- [EXERCISE PROMPT]
In the listing below, start your output at the line with "- setup slack gains 0.11 ns" and end it after the line with "- sequential share of layout area shrinks", copying every line exactly.
BEGIN DATA EXCERPTS
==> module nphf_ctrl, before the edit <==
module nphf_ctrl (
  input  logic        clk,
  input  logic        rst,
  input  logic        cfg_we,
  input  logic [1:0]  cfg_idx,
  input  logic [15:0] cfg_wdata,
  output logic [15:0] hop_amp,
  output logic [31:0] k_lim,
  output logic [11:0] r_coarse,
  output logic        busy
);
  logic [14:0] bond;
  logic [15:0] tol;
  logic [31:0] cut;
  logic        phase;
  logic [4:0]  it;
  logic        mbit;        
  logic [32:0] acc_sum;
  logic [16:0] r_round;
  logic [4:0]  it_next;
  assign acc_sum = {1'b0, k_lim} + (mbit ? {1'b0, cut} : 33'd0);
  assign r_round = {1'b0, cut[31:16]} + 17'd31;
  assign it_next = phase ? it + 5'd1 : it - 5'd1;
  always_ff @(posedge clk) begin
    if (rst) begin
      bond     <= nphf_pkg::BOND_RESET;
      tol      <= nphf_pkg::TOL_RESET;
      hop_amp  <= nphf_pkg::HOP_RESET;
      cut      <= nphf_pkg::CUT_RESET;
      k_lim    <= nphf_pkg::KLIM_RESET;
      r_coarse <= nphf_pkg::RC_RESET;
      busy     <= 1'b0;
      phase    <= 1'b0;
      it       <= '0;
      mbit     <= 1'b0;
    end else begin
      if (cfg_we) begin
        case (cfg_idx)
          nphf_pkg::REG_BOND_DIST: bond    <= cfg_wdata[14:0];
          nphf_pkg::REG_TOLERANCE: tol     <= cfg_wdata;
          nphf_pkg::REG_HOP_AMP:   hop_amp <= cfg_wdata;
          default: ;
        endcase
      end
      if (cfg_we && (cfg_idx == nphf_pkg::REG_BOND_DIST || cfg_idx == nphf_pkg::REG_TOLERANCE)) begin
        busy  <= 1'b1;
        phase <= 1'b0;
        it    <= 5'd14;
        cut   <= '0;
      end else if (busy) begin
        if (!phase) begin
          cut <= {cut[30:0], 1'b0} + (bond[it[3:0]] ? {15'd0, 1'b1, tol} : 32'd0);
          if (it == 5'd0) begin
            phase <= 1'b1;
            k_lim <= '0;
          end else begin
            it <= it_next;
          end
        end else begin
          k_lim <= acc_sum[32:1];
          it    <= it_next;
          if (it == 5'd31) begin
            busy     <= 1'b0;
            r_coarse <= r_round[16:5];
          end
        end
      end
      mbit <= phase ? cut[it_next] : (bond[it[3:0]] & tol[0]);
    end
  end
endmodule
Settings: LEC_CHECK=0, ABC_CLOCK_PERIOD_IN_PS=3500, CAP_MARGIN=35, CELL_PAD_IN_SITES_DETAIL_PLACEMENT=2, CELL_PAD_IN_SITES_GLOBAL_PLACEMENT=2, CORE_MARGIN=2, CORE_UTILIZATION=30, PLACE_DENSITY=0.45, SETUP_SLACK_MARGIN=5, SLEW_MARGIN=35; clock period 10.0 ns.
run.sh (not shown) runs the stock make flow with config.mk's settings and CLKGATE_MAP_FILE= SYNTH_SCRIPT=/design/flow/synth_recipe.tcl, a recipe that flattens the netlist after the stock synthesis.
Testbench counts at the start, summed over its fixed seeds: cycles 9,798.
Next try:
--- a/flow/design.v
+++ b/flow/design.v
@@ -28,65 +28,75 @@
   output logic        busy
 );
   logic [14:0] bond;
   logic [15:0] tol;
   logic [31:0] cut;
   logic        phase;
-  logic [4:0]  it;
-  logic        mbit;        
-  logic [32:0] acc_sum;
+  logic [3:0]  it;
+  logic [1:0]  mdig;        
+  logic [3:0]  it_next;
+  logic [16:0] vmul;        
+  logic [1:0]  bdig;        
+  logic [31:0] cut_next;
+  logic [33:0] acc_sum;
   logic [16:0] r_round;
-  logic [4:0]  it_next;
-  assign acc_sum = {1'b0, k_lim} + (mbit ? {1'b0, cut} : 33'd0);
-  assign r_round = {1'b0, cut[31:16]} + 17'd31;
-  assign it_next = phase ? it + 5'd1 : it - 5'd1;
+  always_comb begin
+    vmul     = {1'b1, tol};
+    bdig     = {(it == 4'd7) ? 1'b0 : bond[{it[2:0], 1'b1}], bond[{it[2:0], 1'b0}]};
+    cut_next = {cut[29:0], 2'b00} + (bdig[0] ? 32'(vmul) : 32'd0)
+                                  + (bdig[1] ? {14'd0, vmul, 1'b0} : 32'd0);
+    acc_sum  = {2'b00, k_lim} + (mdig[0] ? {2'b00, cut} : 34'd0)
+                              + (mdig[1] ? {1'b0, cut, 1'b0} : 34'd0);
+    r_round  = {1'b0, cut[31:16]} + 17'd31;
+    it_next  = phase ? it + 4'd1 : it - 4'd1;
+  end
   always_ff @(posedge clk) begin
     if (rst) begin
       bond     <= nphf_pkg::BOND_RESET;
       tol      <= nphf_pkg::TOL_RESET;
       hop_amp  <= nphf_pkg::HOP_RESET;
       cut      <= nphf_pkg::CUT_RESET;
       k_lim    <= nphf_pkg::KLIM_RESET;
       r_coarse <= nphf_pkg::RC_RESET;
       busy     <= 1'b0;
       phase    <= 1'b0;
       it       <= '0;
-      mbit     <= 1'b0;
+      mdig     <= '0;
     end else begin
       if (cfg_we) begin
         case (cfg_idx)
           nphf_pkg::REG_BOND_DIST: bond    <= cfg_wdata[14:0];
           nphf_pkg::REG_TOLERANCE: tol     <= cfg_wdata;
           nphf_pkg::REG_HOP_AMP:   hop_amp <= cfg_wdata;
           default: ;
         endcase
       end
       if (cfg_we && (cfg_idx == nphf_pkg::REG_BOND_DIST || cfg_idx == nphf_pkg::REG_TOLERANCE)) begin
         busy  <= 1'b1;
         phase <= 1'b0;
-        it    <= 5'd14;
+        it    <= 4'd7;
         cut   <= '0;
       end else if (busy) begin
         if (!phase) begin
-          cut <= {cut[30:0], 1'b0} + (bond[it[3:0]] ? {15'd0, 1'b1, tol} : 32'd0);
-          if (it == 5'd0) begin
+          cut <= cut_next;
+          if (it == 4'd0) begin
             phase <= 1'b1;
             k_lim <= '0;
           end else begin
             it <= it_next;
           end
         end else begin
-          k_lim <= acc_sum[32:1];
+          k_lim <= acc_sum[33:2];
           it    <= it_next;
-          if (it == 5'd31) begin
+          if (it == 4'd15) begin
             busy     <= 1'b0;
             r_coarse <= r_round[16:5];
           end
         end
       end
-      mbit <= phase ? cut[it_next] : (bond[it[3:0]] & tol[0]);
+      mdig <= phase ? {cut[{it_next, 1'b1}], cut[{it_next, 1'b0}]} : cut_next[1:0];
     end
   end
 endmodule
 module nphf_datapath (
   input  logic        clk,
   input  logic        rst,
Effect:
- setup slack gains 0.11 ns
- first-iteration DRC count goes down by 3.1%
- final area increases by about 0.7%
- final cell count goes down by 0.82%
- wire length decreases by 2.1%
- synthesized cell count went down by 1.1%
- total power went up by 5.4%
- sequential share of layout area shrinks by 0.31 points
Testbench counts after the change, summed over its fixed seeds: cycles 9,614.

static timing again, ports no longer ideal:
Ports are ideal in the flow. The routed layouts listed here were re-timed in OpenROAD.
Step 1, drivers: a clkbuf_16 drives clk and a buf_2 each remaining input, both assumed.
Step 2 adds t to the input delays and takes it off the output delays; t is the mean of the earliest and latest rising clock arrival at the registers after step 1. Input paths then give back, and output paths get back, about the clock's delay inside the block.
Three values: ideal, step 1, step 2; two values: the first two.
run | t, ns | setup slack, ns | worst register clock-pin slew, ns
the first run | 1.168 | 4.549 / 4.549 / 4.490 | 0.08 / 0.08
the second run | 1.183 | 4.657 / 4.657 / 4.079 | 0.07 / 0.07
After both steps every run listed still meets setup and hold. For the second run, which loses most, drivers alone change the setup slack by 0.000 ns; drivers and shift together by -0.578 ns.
This is an optimization exercise on Yosys and OpenROAD, whose aim is small area, not a production implementation. Only simulation tests tie the RTL to the original design; equivalence was not proved. Power is estimated from default activity; no workload was simulated.

==> flow/design.v <==
package modbusPkg;
    typedef enum logic [7:0] {
        readHolding   = 8'h03,
        readInput     = 8'h04,
        writeMultiple = 8'h10
    } funcCode;
    typedef enum logic [7:0] {
        illegalFunction = 8'h01,
        illegalAddress  = 8'h02,
        illegalValue    = 8'h03
    } excCode;
    typedef logic [15:0] regWord;
    typedef logic [6:0] bufIndex;  
    localparam logic [15:0] maxReadQty = 16'd125;
    localparam logic [15:0] maxWriteQty = 16'd123;
    localparam logic [15:0] crcInit = 16'hFFFF;
    localparam logic [15:0] crcPoly = 16'hA001;
endpackage
`timescale 1ns/1ps
module modbusSlave (
    input  logic        clk,
    input  logic        rst,
    input  logic [7:0]  rxData,
    input  logic        rxValid,
    input  logic        parityError,
    input  logic        silence,
    output logic        rxAck,
    output logic [7:0]  txData,
    output logic        txReq,
    input  logic        txAck,
    output logic [23:0] wbAdr,
    output logic [15:0] wbDatOut,
    input  logic [15:0] wbDatIn,
    output logic        wbCyc,
    output logic        wbStb,
    output logic        wbWe,
    input  logic        wbAck
);
    localparam logic [4:0] R_STA = 5'd0, R_FUNC = 5'd1, R_AHI = 5'd2, R_ALO = 5'd3,
                           R_QHI = 5'd4, R_QLO = 5'd5, R_BC = 5'd6, R_DHI = 5'd7,
                           R_DLO = 5'd8, R_CLO = 5'd9, R_CHI = 5'd10, R_WAIT = 5'd11,
                           T_WFET = 5'd12, T_WBUS = 5'd13, T_RBUS = 5'd14,
                           T_STA = 5'd16, T_FUNC = 5'd17, T_EXC = 5'd18, T_CNT = 5'd19,
                           T_AHI = 5'd20, T_ALO = 5'd21, T_QHI = 5'd22, T_QLO = 5'd23,
                           T_DHI = 5'd24, T_DLO = 5'd25, T_CLO = 5'd26, T_CHI = 5'd27;
    logic [4:0]  st;
    logic [4:0]  cur;
    logic [6:0]  func;
    logic [7:0]  startLo;
    logic [6:0]  qty;
    logic        hiBad;      
    logic        qtyHiBad;   
    logic [1:0]  exc;        
    logic [7:0]  dataHi;
    logic [6:0]  idx;
    logic [3:0]  phase;
    logic [15:0] crc;
    logic [15:0] crcNext;
    logic [7:0]  crcIn;
    logic [3:0][15:0] pend;
    logic [3:0]  pendV;      
    logic [1:0]  pSel;
    logic [15:0] pOut;
    logic [15:0] pIn;
    logic        pLoad;
    logic        txBusy;
    logic        isWrite;
    logic        isInput;
    logic [6:0]  idxInc;
    logic [6:0]  idxDec;
    logic        lastWord;
    logic        qtyOk;
    logic        rangeOk;
    logic [8:0]  rangeEnd;
    logic        decide;
    logic [1:0]  decideExc;
    logic        accept;
    logic        rxByte;
    assign txBusy   = st[4] || (st[3] && st[2]);
    assign isWrite  = func[4];
    assign isInput  = func[2];
    assign idxInc   = idx + 7'd1;
    assign idxDec   = idx - 7'd1;
    assign lastWord = (idxInc == qty);
    assign cur      = (silence && !txBusy) ? R_STA : st;   
    assign rxByte   = rxValid && !parityError && !txBusy;
    assign qtyOk    = !qtyHiBad && (rxData != 8'd0) && (rxData <= (isWrite ? 8'd123 : 8'd125));
    assign rangeEnd = {1'b0, startLo} + {1'b0, rxData};
    assign rangeOk  = !hiBad && (rangeEnd <= (isInput ? 9'd160 : 9'd200));
    assign crcIn = txBusy ? txData : rxData;
    always_comb begin
        crcNext = crc ^ {8'h00, crcIn};
        for (int i = 0; i < 8; i++) begin
            crcNext = crcNext[0] ? ((crcNext >> 1) ^ 16'hA001) : (crcNext >> 1);
        end
    end
    logic [1:0]  pk;
    logic [4:0]  pHi;        
    logic        wrNow;
    logic [7:0]  ringWe;
    logic [15:0] ringWd;
    logic [7:0][15:0] tail;
    logic [15:0] rdWord;
    assign pk     = phase[1:0];
    assign pHi    = idx[6:2] - {4'd0, (pk >= idx[1:0])};
    assign wrNow  = !txBusy && pendV[pk] && (pHi[1:0] == phase[3:2]);
    assign pSel   = txBusy ? idx[1:0] : pk;
    assign pOut   = pend[pSel];
    assign ringWd = pOut;
    always_comb begin
        for (int r = 0; r < 7; r++) ringWe[r] = wrNow && (pHi[4:2] == 3'(r));
        ringWe[7] = wrNow && (pHi[4:1] == 4'b1110);
    end
    genvar g;
    for (g = 0; g < 8; g++) begin : ring
        localparam int L = (g < 7) ? 16 : 8;
        logic [16*L-1:0] sr;
        always_ff @(posedge clk) begin
            sr <= {sr[16*L-17:0], ringWe[g] ? ringWd : sr[16*L-1 -: 16]};
        end
        assign tail[g] = sr[16*L-1 -: 16];
    end
    assign rdWord = tail[idx[6:4]];
    assign txReq    = st[4];
    assign wbCyc    = (st == T_WBUS) || (st == T_RBUS);
    assign wbStb    = wbCyc;
    assign wbWe     = isWrite;
    assign wbAdr    = {3'b101, isInput, 12'h000, startLo + {1'b0, idx}};
    assign wbDatOut = pOut;
    always_comb begin
        case (st)
            T_STA:   txData = 8'h37;
            T_FUNC:  txData = {(exc != 2'd0), func};
            T_EXC:   txData = {6'd0, exc};
            T_CNT:   txData = {qty, 1'b0};
            T_ALO:   txData = startLo;
            T_QLO:   txData = {1'b0, qty};
            T_DHI:   txData = pOut[15:8];
            T_DLO:   txData = pOut[7:0];
            T_CLO:   txData = crc[7:0];
            T_CHI:   txData = crc[15:8];
            default: txData = 8'h00;
        endcase
    end
    assign pIn   = !txBusy ? {dataHi, rxData} : (isWrite ? rdWord : wbDatIn);
    assign pLoad = (rxByte && cur == R_DLO)
                || (st == T_WFET && !pendV[idx[1:0]] && phase == idx[3:0])
                || (st == T_RBUS && wbAck);
    always_comb begin
        decide = 1'b0;
        decideExc = 2'd0;
        accept = 1'b0;
        if (rxByte) begin
            case (cur)
                R_FUNC: if (!(rxData == 8'h03 || rxData == 8'h04 || rxData == 8'h10)) begin
                    decide = 1'b1; decideExc = 2'd1;
                end
                R_QLO: if (!qtyOk) begin
                    decide = 1'b1; decideExc = 2'd3;
                end else if (!isWrite && !rangeOk) begin
                    decide = 1'b1; decideExc = 2'd2;
                end
                R_BC: if (rxData != {qty, 1'b0}) begin
                    decide = 1'b1; decideExc = 2'd3;
                end else if (hiBad) begin
                    decide = 1'b1; decideExc = 2'd2;
                end
                R_CHI: if (crcNext == 16'h0000) begin
                    decide = 1'b1; accept = 1'b1;
                end
                default: ;
            endcase
        end
    end
    always_ff @(posedge clk) begin
        rxAck <= rxValid;
        phase <= rst ? 4'd0 : phase + 4'd1;
        if (rst || decide || (silence && !txBusy)) begin
            crc <= 16'hFFFF;
        end else if (txBusy) begin
            if (txReq && txAck && !(st == T_CLO || st == T_CHI)) crc <= crcNext;
        end else if (rxValid) begin
            crc <= crcNext;
        end
        if (wrNow) pendV[pk] <= 1'b0;
        if (pLoad) pend[idx[1:0]] <= pIn;
        if (rxByte) begin
            case (cur)
                R_FUNC: func <= rxData[6:0];
                R_AHI:  hiBad <= (rxData != 8'd0);
                R_ALO:  startLo <= rxData;
                R_QHI:  qtyHiBad <= (rxData != 8'd0);
                R_QLO: begin
                    qty <= rxData[6:0];
                    hiBad <= !rangeOk;
                end
                R_DHI:  dataHi <= rxData;
                default: ;
            endcase
        end
        if (rst) begin
            st <= R_STA;
            pendV <= 4'd0;
        end else if (!txBusy) begin
            if (!rxValid) begin
                st <= cur;
            end else if (parityError) begin
                st <= R_WAIT;
            end else if (decide) begin
                exc <= decideExc;
                if (accept && isWrite) begin
                    idx <= idxDec;
                    pendV <= 4'b1111;
                    st <= T_WFET;
                end else begin
                    idx <= 7'd0;
                    st <= T_STA;
                end
            end else begin
                case (cur)
                    R_STA:  st <= (rxData != 8'h37) ? R_WAIT : R_FUNC;
                    R_FUNC: st <= R_AHI;
                    R_AHI:  st <= R_ALO;
                    R_ALO:  st <= R_QHI;
                    R_QHI:  st <= R_QLO;
                    R_QLO:  st <= isWrite ? R_BC : R_CLO;
                    R_BC: begin
                        idx <= 7'd0;
                        pendV <= 4'd0;
                        st <= R_DHI;
                    end
                    R_DHI:  st <= R_DLO;
                    R_DLO: begin
                        pendV[idx[1:0]] <= 1'b1;
                        idx <= idxInc;
                        st <= lastWord ? R_CLO : R_DHI;
                    end
                    R_CLO:  st <= R_CHI;
                    default: st <= R_WAIT;  
                endcase
            end
        end else begin
            case (st)
                T_WFET: if (pendV[idx[1:0]] || phase == idx[3:0]) begin
                    st <= T_WBUS;
                end
                T_WBUS: if (wbAck) begin
                    pendV[idx[1:0]] <= 1'b0;
                    idx <= idxDec;
                    st <= (idx == 7'd0) ? T_STA : T_WFET;
                end
                T_RBUS: if (wbAck) begin
                    st <= T_DHI;
                end
                default: if (txAck) begin
                    case (st)
                        T_STA:  st <= T_FUNC;
                        T_FUNC: st <= (exc != 2'd0) ? T_EXC : (isWrite ? T_AHI : T_CNT);
                        T_EXC:  st <= T_CLO;
                        T_CNT:  st <= T_RBUS;
                        T_AHI:  st <= T_ALO;
                        T_ALO:  st <= T_QHI;
                        T_QHI:  st <= T_QLO;
                        T_QLO:  st <= T_CLO;
                        T_DHI:  st <= T_DLO;
                        T_DLO: begin
                            idx <= idxInc;
                            st <= lastWord ? T_CLO : T_RBUS;
                        end
                        T_CLO:  st <= T_CHI;
                        default: st <= R_WAIT;  
                    endcase
                end
            endcase
        end
    end
endmodule
==> flow/config.mk <==
export PLATFORM = sky130hd
export DESIGN_NAME = modbusSlave
export DESIGN_NICKNAME = modbusSlave
export VERILOG_FILES = /design/flow/design.v
export SDC_FILE = /design/flow/constraint.sdc
export NUM_CORES = 4
export LEC_CHECK = 0
export ABC_AREA = 1
export CAP_MARGIN = 20
export CORE_MARGIN = 2
export CORE_UTILIZATION = 40
export SLEW_MARGIN = 20
==> flow/constraint.sdc <==
create_clock -name core_clock -period 10.0 [get_ports {clk}]
set_input_delay 2.0000 -clock core_clock [delete_from_list [all_inputs] [get_ports {clk}]]
set_output_delay 2.0000 -clock core_clock [all_outputs]
set_load 0.01 [all_outputs]
standard.sh (not shown) runs the stock make flow with config.mk's settings and CLKGATE_MAP_FILE= SYNTH_SCRIPT=/design/flow/synth_recipe.tcl, a recipe that flattens the netlist after the stock synthesis.
==> flow/flow/run.sh <==
#!/bin/bash
# Standard ORFS layout with a leaner clock tree (no dummy loads, small clusters of clkbuf_4)
# and plain buf_1 port buffers. Each step's full log stays under orfs/logs; make's output
# goes to flow_make.log.
set -euo pipefail
export CTS_ARGS="-sink_clustering_enable -repair_clock_nets -dont_use_dummy_load -buf_list sky130_fd_sc_hd__clkbuf_4 -sink_clustering_size 10 -sink_clustering_max_diameter 40"
export BUFFER_PORTS_ARGS="-buffer_cell sky130_fd_sc_hd__buf_1"
bash standard.sh > flow_make.log 2>&1
Next try:
--- a/flow/design.v
+++ b/flow/design.v
@@ -44,9 +44,10 @@
                            T_AHI = 5'd20, T_ALO = 5'd21, T_QHI = 5'd22, T_QLO = 5'd23,
                            T_DHI = 5'd24, T_DLO = 5'd25, T_CLO = 5'd26, T_CHI = 5'd27;
     logic [4:0]  st;
     logic [4:0]  cur;
-    logic [6:0]  func;
+    logic        isWrite;    
+    logic        isInput;    
     logic [7:0]  startLo;
     logic [6:0]  qty;
     logic        hiBad;      
     logic        qtyHiBad;   
@@ -63,30 +64,26 @@
     logic [15:0] pOut;
     logic [15:0] pIn;
     logic        pLoad;
     logic        txBusy;
-    logic        isWrite;
-    logic        isInput;
     logic [6:0]  idxInc;
     logic [6:0]  idxDec;
     logic        lastWord;
     logic        qtyOk;
     logic        rangeOk;
-    logic [8:0]  rangeEnd;
+    logic [8:0]  rangeEnd;   
     logic        decide;
     logic [1:0]  decideExc;
     logic        accept;
     logic        rxByte;
     assign txBusy   = st[4] || (st[3] && st[2]);
-    assign isWrite  = func[4];
-    assign isInput  = func[2];
     assign idxInc   = idx + 7'd1;
     assign idxDec   = idx - 7'd1;
     assign lastWord = (idxInc == qty);
     assign cur      = (silence && !txBusy) ? R_STA : st;   
     assign rxByte   = rxValid && !parityError && !txBusy;
     assign qtyOk    = !qtyHiBad && (rxData != 8'd0) && (rxData <= (isWrite ? 8'd123 : 8'd125));
-    assign rangeEnd = {1'b0, startLo} + {1'b0, rxData};
+    assign rangeEnd = {1'b0, startLo} + {1'b0, txBusy ? {1'b0, idx} : rxData};
     assign rangeOk  = !hiBad && (rangeEnd <= (isInput ? 9'd160 : 9'd200));
     assign crcIn = txBusy ? txData : rxData;
     always_comb begin
         crcNext = crc ^ {8'h00, crcIn};
@@ -124,14 +121,15 @@
     assign txReq    = st[4];
     assign wbCyc    = (st == T_WBUS) || (st == T_RBUS);
     assign wbStb    = wbCyc;
     assign wbWe     = isWrite;
-    assign wbAdr    = {3'b101, isInput, 12'h000, startLo + {1'b0, idx}};
+    assign wbAdr    = {3'b101, isInput, 12'h000, rangeEnd[7:0]};
     assign wbDatOut = pOut;
     always_comb begin
         case (st)
             T_STA:   txData = 8'h37;
-            T_FUNC:  txData = {(exc != 2'd0), func};
+            T_FUNC:  txData = (exc == 2'd1) ? {1'b1, startLo[6:0]}
+                                            : {exc[1], 2'b00, isWrite, 1'b0, isInput, {2{!isWrite && !isInput}}};
             T_EXC:   txData = {6'd0, exc};
             T_CNT:   txData = {qty, 1'b0};
             T_ALO:   txData = startLo;
             T_QLO:   txData = {1'b0, qty};
@@ -185,9 +183,13 @@
         if (wrNow) pendV[pk] <= 1'b0;
         if (pLoad) pend[idx[1:0]] <= pIn;
         if (rxByte) begin
             case (cur)
-                R_FUNC: func <= rxData[6:0];
+                R_FUNC: begin
+                    isWrite <= rxData[4];
+                    isInput <= rxData[2];
+                    startLo <= rxData;
+                end
                 R_AHI:  hiBad <= (rxData != 8'd0);
                 R_ALO:  startLo <= rxData;
                 R_QHI:  qtyHiBad <= (rxData != 8'd0);
                 R_QLO: begin
Effect:
- sequential cell count goes down by 5
- sequential share of layout area hardly moves
- wire length rose by 2.9%
- power goes up by 3.5%
- utilization is about the same
- design area is about the same

-- what the ideal ports hide --
How much do the figures lean on ideal ports? The routed layouts below were timed once more, with nothing changed but the port constraints. Step 1: set_driving_cell puts a clkbuf_16 on clk and a buf_2 on each other input, an assumption about the parent block. Step 2 times the ports against the registers' clock, not the clock port: input delays grow and output delays shrink by t, the midpoint of the rising clock arrivals with the driver on. a / b / c = no drivers / after step 1 / after step 2; a / b = the first two.
run | t (ns) | setup slack, ns | latest minus earliest clock arrival (ns)
the first run | 1.179 | 3.946 / 3.876 / 3.413 | 0.120 / 0.120
the second run | 1.133 | 3.363 / 3.302 / 3.277 | 0.169 / 0.169
After both steps every run listed still meets setup and hold. For the first run, which loses most, drivers alone change the setup slack by -0.070 ns; drivers and shift together by -0.533 ns.
This is an optimization exercise on Yosys and OpenROAD, whose aim is small area, not a production implementation.
In this exercise RTL edits were held to simulation tests only and were not proved equivalent to the original.
Power and IR drop assume default switching activity.

`design/flow/run.sh`:
```
#!/bin/bash
# synth_recipe.tcl (not shown) runs the flow's synth.tcl, then flattens the netlist and writes it again
# the make line also repeats each setting of config.mk as NAME=value (left out here)
make -C /OpenROAD-flow-scripts/flow DESIGN_CONFIG=/design/flow/config.mk WORK_HOME=/design/flow/orfs CLKGATE_MAP_FILE= SYNTH_SCRIPT=/design/flow/synth_recipe.tcl finish
```
`design/flow/config.mk`:
```
export PLATFORM = sky130hd
export DESIGN_NAME = com_fifo_top
export DESIGN_NICKNAME = com_fifo_top
export VERILOG_FILES = /design/flow/design.v
export SDC_FILE = /design/flow/constraint.sdc
export NUM_CORES = 4
export LEC_CHECK = 0
export CAP_MARGIN = 20
export CORE_MARGIN = 2
export CORE_UTILIZATION = 40
export SLEW_MARGIN = 20
```
`design/flow/constraint.sdc`:
```
create_clock -name core_clock -period 5.5 [get_ports {clk}]
set_input_delay 1.1000 -clock core_clock [delete_from_list [all_inputs] [get_ports {clk}]]
set_output_delay 1.1000 -clock core_clock [all_outputs]
set_load 0.01 [all_outputs]
```
Source: an optimization exercise on an open RTL-to-GDS flow (aim: small area, a short achievable clock period and few clock cycles). Production flows keep margins and buffers that such runs may drop. At most, simulation tests tie the RTL to the original design; equivalence was not proved. No activity file was given, so power comes from the tool's default toggle rates.

## job 2566
## mulApbChip
module mulApbChip (
	input logic clk,
	input logic arstN,
	input logic psel,
	input logic penable,
	input logic pwrite,
	input logic [7:0] paddr,
	input logic [31:0] pwdata,
	output logic [31:0] prdata,
	output logic pready,
	output logic pslverr
);
	apbPkg::apbReqT apbReq;
	apbPkg::apbRspT apbRsp;
	assign apbReq.psel = psel;
	assign apbReq.penable = penable;
	assign apbReq.pwrite = pwrite;
	assign apbReq.paddr = paddr;
	assign apbReq.pwdata = pwdata;
	assign prdata = apbRsp.prdata;
	assign pready = apbRsp.pready;
	assign pslverr = apbRsp.pslverr;
	mulApbTop mulApbTop_i (
		.clk(clk),
		.arstN(arstN),
		.apbReq(apbReq),
		.apbRsp(apbRsp)
	);
endmodule
Size in the first run: ~230 flip-flops, roughly 79 I/O pins.
==> module prefixAdder, before the edit <==
module prefixAdder #(
	parameter int Width = mulPkg::OperandWidth
) (
	input logic [Width-1:0] a,
	input logic [Width-1:0] b,
	input logic cin,
	output logic [Width-1:0] sum
);
	localparam int Levels = $clog2(Width);
	logic [Width-1:0] p0;
	logic [Width-1:0] g [Levels+1];
	logic [Width-1:0] p [Levels+1];
	assign p0 = a ^ b;
	assign g[0] = (a & b) | {{(Width-1){1'b0}}, p0[0] & cin};
	assign p[0] = p0;
	for (genvar l = 1; l <= Levels; l++) begin : genLevel
		for (genvar i = 0; i < Width; i++) begin : genBit
			if (((i >> (l-1)) & 1) == 1) begin : genNode
				localparam int J = ((i >> (l-1)) << (l-1)) - 1;
				assign g[l][i] = g[l-1][i] | (p[l-1][i] & g[l-1][J]);
				assign p[l][i] = p[l-1][i] & p[l-1][J];
			end else begin : genPass
				assign g[l][i] = g[l-1][i];
				assign p[l][i] = p[l-1][i];
			end
		end
	end
	assign sum = p0 ^ {g[Levels][Width-2:0], cin};
endmodule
END DATA EXCERPTS
- [WRITTEN SOLUTION]
- setup slack gains 0.11 ns
- first-iteration DRC count goes down by 3.1%
- final area increases by about 0.7%
- final cell count goes down by 0.82%
- wire length decreases by 2.1%
- synthesized cell count went down by 1.1%
- total power went up by 5.4%
- sequential share of layout area shrinks by 0.31 points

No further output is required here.